• AIM OF THE TASK:
Please report each line of the data below that contains "timing".
****************
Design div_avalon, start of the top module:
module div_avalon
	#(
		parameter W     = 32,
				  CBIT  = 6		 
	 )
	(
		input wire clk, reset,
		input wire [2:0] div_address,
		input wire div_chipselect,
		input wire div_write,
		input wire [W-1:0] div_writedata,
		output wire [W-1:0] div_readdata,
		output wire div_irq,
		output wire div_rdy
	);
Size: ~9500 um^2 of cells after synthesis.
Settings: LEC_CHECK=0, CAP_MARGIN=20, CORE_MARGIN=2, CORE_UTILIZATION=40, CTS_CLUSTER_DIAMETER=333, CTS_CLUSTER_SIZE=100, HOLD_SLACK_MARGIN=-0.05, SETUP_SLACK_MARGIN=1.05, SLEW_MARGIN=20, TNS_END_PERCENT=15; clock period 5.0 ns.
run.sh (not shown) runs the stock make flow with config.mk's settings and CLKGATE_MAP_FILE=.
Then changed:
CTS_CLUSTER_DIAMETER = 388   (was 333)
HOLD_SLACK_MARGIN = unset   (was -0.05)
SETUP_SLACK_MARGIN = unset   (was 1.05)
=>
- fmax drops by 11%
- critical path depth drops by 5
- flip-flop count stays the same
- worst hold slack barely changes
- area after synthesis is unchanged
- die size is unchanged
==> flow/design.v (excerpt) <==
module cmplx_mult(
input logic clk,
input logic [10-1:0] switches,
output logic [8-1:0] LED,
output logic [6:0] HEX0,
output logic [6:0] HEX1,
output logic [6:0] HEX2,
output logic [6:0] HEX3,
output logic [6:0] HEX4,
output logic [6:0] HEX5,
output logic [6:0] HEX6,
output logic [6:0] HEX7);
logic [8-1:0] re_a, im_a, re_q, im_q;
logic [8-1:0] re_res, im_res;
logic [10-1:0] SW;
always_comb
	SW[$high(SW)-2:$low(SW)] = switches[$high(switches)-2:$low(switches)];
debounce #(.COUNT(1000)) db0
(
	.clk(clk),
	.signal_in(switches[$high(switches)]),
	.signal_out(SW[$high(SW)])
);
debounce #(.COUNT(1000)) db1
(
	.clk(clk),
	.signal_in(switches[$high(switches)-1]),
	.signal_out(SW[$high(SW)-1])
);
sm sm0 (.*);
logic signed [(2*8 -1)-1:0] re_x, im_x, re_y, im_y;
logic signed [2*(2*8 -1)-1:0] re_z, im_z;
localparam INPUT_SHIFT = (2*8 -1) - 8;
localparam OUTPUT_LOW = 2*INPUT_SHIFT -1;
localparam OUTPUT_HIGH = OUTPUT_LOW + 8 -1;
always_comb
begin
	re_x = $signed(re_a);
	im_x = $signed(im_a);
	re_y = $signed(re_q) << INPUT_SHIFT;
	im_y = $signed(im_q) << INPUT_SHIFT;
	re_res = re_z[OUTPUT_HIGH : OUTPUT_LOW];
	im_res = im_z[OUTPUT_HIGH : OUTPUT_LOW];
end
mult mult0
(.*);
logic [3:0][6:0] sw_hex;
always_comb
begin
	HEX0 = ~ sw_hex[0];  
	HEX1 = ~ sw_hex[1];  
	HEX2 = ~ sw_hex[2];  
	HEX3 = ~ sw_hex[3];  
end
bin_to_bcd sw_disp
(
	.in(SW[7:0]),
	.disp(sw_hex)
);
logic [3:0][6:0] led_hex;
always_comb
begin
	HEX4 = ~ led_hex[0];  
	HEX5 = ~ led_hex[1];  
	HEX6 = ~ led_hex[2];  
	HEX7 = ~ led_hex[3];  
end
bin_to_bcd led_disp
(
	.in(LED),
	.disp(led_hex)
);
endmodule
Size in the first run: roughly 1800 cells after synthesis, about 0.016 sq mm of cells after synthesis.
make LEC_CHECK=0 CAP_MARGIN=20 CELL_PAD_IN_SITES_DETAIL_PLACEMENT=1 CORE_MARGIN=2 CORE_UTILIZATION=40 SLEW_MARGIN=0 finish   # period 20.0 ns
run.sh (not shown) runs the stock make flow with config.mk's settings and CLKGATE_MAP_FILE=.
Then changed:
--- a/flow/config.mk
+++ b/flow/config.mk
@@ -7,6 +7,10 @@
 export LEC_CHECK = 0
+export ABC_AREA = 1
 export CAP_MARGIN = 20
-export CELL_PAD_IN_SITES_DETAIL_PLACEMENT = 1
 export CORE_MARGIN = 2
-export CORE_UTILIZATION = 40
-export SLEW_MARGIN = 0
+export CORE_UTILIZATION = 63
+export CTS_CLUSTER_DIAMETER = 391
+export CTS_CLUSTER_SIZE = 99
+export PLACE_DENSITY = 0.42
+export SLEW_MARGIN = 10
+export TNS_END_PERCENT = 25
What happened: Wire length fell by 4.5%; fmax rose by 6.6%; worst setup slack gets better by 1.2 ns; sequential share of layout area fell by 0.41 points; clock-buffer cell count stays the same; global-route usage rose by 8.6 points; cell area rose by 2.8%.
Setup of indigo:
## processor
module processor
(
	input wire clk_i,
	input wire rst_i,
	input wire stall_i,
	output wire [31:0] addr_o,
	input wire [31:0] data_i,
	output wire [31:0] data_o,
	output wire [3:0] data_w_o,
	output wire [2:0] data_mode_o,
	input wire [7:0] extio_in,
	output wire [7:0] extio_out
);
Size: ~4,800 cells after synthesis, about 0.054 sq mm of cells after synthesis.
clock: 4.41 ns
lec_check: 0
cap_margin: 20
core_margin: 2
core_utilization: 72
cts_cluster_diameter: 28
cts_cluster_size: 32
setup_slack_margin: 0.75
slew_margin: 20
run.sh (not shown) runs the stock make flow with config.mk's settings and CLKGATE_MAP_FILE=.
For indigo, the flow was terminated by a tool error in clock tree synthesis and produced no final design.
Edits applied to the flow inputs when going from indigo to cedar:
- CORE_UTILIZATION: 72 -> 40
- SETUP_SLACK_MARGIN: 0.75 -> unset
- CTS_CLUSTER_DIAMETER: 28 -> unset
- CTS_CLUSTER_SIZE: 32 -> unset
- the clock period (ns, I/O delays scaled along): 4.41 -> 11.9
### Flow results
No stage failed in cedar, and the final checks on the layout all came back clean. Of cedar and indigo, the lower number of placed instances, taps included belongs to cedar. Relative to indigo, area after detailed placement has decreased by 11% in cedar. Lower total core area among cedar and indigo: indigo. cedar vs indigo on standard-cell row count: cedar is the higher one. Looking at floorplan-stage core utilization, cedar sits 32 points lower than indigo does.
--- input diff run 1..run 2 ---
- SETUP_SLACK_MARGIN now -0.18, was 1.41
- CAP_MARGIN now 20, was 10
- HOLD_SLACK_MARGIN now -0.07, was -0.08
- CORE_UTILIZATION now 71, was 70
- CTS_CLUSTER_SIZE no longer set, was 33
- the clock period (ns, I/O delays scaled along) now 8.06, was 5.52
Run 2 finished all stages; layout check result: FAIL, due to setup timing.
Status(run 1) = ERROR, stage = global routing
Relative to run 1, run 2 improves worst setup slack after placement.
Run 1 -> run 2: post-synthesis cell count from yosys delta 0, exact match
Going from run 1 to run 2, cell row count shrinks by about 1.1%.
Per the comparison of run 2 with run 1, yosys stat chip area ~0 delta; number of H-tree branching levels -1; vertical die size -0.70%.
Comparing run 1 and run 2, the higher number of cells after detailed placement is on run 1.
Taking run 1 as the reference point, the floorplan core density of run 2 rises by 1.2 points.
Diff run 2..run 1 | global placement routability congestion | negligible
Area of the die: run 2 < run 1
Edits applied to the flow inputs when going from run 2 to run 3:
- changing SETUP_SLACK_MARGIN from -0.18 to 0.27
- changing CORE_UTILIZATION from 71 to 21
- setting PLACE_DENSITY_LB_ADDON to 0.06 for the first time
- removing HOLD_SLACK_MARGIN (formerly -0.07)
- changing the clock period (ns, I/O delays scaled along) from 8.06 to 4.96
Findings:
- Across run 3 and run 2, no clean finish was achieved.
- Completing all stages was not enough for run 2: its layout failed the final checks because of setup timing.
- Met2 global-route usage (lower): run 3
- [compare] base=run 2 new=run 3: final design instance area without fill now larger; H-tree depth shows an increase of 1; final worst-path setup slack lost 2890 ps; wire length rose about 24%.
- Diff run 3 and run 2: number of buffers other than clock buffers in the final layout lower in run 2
****************
• TASK ANSWER:
Run 2 finished all stages; layout check result: FAIL, due to setup timing.
- Completing all stages was not enough for run 2: its layout failed the final checks because of setup timing.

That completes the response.